[Collected data entries]
-----
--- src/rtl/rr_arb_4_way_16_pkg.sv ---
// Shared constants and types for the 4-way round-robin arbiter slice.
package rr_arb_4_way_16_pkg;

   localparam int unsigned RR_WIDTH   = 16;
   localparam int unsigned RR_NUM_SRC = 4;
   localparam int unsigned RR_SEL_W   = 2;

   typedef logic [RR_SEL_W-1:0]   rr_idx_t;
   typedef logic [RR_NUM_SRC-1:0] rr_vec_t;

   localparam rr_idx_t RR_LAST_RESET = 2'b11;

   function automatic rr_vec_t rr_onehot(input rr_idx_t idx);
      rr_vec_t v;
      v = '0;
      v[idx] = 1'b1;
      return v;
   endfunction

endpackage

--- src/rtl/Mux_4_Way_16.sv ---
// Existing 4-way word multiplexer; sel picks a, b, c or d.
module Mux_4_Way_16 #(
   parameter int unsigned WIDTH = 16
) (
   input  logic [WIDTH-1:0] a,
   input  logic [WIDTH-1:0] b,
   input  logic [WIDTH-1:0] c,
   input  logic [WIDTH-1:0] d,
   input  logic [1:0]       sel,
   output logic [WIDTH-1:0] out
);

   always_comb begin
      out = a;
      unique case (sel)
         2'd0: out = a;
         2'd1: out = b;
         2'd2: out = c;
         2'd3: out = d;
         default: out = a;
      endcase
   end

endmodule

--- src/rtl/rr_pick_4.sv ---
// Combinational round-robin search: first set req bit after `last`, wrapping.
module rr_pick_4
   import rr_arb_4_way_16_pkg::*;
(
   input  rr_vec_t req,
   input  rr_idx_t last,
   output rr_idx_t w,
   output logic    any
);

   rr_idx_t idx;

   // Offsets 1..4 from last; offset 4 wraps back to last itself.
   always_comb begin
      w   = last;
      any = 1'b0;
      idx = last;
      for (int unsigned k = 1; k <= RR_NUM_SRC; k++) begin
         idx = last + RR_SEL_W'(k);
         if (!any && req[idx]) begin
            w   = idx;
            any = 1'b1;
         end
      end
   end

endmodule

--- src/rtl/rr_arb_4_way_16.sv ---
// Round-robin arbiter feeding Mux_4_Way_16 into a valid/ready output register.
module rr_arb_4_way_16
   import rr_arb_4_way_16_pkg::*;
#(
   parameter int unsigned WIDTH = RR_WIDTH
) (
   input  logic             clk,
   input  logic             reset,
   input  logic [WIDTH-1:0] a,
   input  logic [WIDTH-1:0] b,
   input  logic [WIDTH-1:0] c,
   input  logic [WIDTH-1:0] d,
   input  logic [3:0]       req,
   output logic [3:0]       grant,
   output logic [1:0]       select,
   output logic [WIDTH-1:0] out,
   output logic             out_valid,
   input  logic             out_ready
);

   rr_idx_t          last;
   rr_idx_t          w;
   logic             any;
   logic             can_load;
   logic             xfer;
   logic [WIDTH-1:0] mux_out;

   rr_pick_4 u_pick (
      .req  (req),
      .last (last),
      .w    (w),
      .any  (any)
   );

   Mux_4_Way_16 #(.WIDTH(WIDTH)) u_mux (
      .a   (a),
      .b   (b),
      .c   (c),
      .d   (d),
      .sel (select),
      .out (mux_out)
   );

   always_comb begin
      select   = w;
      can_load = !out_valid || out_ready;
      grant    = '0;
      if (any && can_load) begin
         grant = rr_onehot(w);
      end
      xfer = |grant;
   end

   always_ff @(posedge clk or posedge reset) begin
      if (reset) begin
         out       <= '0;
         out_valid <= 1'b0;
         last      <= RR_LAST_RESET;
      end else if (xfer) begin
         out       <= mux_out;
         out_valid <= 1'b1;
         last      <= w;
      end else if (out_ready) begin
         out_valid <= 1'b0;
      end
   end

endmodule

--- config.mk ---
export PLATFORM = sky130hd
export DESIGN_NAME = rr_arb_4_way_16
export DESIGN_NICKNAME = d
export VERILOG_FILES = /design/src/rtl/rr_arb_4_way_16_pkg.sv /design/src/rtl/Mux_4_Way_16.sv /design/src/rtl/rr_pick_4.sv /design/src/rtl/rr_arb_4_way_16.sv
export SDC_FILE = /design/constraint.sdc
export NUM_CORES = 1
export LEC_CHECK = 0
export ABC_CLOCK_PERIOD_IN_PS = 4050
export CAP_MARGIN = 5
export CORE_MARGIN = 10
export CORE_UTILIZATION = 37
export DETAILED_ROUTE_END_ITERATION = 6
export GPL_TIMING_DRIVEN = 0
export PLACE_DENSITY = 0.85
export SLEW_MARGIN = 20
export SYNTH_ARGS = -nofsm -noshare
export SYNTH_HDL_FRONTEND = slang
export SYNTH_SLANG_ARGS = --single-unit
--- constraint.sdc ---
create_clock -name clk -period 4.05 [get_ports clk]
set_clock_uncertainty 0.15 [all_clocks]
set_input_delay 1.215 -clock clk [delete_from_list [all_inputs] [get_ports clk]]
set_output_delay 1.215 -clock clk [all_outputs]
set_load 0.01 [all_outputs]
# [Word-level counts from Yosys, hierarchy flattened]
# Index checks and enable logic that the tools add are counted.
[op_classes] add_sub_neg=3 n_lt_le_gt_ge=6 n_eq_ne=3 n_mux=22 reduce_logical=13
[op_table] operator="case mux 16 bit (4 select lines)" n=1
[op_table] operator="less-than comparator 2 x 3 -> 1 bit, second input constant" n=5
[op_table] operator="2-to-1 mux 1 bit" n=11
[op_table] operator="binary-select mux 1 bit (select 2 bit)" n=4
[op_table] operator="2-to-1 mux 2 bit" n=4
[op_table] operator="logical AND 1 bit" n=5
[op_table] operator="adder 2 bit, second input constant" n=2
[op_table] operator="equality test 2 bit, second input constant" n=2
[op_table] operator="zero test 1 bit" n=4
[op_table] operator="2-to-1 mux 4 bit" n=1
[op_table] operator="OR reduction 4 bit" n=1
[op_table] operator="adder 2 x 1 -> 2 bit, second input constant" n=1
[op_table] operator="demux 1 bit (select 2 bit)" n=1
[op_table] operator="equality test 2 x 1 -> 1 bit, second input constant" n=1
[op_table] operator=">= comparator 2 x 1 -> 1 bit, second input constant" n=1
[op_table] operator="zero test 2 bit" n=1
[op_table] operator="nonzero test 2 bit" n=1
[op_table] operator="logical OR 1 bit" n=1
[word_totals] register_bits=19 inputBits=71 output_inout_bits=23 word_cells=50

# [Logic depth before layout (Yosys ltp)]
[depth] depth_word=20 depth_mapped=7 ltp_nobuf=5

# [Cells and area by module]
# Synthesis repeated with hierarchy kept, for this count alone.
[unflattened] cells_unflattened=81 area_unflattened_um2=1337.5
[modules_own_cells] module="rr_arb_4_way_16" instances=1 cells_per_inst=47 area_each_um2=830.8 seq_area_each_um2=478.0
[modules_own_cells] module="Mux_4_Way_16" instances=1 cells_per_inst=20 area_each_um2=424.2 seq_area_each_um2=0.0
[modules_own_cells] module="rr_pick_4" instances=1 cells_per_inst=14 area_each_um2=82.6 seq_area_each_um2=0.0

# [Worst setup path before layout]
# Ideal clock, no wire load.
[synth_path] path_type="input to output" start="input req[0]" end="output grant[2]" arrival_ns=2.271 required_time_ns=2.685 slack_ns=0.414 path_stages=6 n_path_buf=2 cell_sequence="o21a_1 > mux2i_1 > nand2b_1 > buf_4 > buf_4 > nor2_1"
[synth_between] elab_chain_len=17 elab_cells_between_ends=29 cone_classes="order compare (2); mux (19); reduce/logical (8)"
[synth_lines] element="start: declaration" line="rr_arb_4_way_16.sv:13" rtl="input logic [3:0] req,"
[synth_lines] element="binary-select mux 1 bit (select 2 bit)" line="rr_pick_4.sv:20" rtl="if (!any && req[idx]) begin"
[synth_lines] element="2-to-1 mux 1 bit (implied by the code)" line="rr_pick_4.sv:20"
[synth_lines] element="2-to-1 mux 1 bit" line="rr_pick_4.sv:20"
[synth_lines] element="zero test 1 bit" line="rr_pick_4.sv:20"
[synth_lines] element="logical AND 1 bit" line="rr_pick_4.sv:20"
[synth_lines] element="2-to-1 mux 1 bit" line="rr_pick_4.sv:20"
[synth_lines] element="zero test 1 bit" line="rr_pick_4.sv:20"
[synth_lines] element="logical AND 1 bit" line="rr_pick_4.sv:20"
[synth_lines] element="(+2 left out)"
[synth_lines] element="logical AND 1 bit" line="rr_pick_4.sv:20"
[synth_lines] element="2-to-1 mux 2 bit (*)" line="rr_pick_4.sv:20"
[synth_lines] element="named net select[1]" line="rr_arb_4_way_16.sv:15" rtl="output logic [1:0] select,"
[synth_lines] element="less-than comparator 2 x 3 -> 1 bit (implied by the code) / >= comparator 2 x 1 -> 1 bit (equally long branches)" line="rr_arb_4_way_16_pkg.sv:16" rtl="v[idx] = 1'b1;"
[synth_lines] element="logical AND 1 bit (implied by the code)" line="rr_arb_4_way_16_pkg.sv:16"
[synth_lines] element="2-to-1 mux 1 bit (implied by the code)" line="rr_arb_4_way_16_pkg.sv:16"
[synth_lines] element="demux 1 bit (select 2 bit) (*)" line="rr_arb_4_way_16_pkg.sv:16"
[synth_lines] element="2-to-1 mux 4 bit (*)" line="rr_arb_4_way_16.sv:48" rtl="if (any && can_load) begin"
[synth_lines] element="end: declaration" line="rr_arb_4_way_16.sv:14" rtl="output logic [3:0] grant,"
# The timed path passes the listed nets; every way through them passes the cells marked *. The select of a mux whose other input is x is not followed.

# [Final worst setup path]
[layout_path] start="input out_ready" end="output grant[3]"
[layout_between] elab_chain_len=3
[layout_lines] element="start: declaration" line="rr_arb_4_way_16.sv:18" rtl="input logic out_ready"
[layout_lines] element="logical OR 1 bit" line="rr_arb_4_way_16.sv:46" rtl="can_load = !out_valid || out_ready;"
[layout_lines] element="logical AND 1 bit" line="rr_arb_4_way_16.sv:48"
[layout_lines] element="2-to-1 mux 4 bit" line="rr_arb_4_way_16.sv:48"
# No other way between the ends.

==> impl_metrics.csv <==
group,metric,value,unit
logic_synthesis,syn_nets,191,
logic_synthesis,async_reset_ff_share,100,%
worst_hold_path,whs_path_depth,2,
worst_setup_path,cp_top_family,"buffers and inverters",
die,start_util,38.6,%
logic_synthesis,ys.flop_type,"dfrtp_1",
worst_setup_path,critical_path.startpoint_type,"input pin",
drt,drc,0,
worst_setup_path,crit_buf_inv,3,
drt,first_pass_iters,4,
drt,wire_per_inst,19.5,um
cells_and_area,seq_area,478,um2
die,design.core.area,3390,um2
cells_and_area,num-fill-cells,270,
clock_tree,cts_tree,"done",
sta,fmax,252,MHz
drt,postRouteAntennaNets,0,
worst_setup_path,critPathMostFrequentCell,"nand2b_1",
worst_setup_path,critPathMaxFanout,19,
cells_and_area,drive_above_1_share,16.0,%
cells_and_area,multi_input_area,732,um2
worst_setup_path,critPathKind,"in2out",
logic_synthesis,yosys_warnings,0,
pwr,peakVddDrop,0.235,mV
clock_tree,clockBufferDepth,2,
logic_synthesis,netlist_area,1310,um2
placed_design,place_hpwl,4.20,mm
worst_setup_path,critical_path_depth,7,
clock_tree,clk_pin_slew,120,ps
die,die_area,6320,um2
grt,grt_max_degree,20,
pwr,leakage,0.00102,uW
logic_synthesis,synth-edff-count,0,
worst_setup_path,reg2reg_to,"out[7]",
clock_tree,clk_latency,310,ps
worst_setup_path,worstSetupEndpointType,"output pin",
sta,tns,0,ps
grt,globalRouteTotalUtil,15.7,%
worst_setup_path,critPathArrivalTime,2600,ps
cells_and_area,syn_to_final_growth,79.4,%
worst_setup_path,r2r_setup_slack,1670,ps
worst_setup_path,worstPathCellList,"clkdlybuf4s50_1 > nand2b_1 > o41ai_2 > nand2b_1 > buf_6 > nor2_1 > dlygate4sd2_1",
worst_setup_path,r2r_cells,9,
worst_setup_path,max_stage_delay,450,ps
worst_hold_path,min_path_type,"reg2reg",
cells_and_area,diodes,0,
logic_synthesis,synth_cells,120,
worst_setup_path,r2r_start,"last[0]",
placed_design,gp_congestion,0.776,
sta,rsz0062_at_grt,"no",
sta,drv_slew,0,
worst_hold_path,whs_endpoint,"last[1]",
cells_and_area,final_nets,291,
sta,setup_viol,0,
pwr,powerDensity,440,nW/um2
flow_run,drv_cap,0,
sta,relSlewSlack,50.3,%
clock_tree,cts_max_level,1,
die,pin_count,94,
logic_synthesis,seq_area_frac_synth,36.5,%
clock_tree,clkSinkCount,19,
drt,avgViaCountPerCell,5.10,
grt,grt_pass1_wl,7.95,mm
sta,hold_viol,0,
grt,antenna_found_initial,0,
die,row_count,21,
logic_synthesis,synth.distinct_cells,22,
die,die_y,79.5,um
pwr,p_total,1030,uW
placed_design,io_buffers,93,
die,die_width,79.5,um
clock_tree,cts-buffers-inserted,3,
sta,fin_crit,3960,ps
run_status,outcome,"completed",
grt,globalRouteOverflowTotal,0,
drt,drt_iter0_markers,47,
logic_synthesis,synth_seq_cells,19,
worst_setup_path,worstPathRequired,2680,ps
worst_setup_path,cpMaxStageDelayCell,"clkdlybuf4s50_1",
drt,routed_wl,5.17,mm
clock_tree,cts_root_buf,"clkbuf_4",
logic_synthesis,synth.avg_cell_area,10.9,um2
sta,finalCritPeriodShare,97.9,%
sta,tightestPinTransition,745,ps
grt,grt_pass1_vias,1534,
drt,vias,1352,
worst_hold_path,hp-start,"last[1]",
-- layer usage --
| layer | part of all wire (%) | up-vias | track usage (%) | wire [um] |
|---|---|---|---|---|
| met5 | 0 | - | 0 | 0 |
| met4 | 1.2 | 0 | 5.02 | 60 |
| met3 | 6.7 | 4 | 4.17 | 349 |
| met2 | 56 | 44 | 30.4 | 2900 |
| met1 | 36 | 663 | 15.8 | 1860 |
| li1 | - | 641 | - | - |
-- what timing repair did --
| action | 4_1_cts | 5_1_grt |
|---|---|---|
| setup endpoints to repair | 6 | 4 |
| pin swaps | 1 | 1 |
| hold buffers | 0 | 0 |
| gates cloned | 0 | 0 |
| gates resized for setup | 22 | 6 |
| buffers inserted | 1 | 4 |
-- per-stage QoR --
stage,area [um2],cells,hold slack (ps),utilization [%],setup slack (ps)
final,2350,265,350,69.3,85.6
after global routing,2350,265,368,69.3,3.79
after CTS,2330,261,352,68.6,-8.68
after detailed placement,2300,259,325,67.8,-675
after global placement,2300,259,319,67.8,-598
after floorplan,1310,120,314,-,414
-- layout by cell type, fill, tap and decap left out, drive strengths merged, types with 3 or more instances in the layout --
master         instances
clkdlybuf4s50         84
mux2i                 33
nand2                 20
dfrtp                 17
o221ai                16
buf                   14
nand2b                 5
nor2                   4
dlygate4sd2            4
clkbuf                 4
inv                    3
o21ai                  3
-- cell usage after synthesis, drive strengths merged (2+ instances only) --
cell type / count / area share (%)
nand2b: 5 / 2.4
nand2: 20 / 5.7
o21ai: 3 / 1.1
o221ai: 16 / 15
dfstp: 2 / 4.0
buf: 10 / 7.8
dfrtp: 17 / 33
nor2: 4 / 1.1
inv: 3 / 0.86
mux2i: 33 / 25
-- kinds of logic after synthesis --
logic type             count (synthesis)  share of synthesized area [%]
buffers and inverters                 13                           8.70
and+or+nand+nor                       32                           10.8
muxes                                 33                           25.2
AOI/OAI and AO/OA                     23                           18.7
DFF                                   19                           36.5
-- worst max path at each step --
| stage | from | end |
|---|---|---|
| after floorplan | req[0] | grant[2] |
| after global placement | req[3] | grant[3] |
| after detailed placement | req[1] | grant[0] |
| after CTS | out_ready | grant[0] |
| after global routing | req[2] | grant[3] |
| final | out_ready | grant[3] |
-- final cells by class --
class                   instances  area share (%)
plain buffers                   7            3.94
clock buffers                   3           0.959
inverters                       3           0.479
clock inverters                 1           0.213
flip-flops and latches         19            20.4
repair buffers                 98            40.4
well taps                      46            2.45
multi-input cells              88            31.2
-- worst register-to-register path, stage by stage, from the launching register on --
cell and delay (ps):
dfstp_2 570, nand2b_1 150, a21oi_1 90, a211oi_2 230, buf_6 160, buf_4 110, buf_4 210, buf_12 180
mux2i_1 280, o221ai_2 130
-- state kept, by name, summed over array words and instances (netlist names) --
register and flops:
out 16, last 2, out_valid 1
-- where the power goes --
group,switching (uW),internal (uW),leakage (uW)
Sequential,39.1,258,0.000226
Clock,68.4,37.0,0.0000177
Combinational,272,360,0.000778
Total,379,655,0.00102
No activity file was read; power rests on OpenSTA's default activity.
-----
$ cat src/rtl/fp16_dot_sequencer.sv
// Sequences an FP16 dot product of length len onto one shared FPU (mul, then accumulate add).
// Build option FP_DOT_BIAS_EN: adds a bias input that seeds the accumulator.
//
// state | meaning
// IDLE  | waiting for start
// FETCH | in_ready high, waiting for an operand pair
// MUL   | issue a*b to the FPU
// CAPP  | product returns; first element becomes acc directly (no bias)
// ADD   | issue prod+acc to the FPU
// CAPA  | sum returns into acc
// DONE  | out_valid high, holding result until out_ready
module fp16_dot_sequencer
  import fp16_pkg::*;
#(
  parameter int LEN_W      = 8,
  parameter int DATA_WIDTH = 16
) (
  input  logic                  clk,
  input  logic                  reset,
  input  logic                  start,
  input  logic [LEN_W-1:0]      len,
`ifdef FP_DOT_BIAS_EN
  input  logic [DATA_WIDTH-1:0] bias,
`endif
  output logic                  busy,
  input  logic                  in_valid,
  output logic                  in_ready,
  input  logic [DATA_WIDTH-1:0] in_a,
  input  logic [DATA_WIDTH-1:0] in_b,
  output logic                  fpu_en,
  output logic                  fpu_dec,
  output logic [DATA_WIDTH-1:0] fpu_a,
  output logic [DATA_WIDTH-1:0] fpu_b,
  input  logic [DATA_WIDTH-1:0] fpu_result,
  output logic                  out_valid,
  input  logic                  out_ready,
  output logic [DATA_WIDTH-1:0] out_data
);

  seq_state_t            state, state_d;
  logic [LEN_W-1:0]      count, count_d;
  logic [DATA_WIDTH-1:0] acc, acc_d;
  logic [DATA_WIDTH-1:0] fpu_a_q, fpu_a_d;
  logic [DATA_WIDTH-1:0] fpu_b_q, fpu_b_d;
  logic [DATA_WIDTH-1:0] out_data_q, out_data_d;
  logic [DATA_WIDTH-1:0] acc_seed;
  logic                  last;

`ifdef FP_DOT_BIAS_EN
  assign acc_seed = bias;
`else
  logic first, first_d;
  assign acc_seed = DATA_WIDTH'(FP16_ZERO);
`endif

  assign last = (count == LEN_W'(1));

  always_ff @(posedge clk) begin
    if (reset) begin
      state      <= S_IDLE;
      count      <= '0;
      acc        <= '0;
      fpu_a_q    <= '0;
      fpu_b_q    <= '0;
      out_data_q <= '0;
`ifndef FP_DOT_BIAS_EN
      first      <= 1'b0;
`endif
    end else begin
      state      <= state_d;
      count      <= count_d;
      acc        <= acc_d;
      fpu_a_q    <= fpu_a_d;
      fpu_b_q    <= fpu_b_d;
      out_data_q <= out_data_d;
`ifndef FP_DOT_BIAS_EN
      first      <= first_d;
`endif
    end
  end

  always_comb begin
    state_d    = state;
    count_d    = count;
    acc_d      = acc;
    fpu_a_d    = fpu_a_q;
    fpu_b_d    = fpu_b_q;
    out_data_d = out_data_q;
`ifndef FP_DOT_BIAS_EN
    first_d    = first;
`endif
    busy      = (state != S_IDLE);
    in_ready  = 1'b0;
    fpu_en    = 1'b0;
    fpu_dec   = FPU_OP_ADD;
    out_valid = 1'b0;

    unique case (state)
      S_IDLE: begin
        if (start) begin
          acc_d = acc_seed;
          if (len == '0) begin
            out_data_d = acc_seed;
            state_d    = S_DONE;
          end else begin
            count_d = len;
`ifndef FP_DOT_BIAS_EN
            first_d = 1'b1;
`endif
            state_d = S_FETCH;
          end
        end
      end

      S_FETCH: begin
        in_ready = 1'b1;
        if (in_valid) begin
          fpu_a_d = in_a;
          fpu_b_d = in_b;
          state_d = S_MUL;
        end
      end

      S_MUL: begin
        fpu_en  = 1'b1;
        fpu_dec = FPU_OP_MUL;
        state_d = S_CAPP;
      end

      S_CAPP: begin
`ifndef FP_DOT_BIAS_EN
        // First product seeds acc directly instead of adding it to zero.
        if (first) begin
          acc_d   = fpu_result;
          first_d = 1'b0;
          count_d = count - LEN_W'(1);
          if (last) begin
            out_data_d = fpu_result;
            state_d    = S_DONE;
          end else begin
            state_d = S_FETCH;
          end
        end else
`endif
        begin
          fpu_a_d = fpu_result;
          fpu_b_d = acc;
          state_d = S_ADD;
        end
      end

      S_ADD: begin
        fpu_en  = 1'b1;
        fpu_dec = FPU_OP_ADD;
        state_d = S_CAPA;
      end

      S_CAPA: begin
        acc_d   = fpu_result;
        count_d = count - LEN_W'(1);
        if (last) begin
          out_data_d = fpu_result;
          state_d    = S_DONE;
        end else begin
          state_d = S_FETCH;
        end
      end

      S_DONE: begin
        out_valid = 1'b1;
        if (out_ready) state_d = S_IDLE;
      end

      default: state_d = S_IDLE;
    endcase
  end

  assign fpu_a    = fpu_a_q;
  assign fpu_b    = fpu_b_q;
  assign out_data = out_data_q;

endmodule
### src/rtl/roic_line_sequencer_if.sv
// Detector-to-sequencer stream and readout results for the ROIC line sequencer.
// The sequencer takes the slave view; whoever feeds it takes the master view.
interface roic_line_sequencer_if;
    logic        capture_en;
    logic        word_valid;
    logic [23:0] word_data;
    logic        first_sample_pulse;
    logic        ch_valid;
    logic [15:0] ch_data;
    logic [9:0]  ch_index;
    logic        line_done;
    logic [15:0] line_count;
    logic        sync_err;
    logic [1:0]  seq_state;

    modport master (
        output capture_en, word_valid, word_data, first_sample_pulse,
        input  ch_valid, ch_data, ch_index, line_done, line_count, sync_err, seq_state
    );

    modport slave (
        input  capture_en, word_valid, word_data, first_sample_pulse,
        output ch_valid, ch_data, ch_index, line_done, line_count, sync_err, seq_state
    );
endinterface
-----
Only a number is needed here: how many lines of the data include the word "comparator"?

3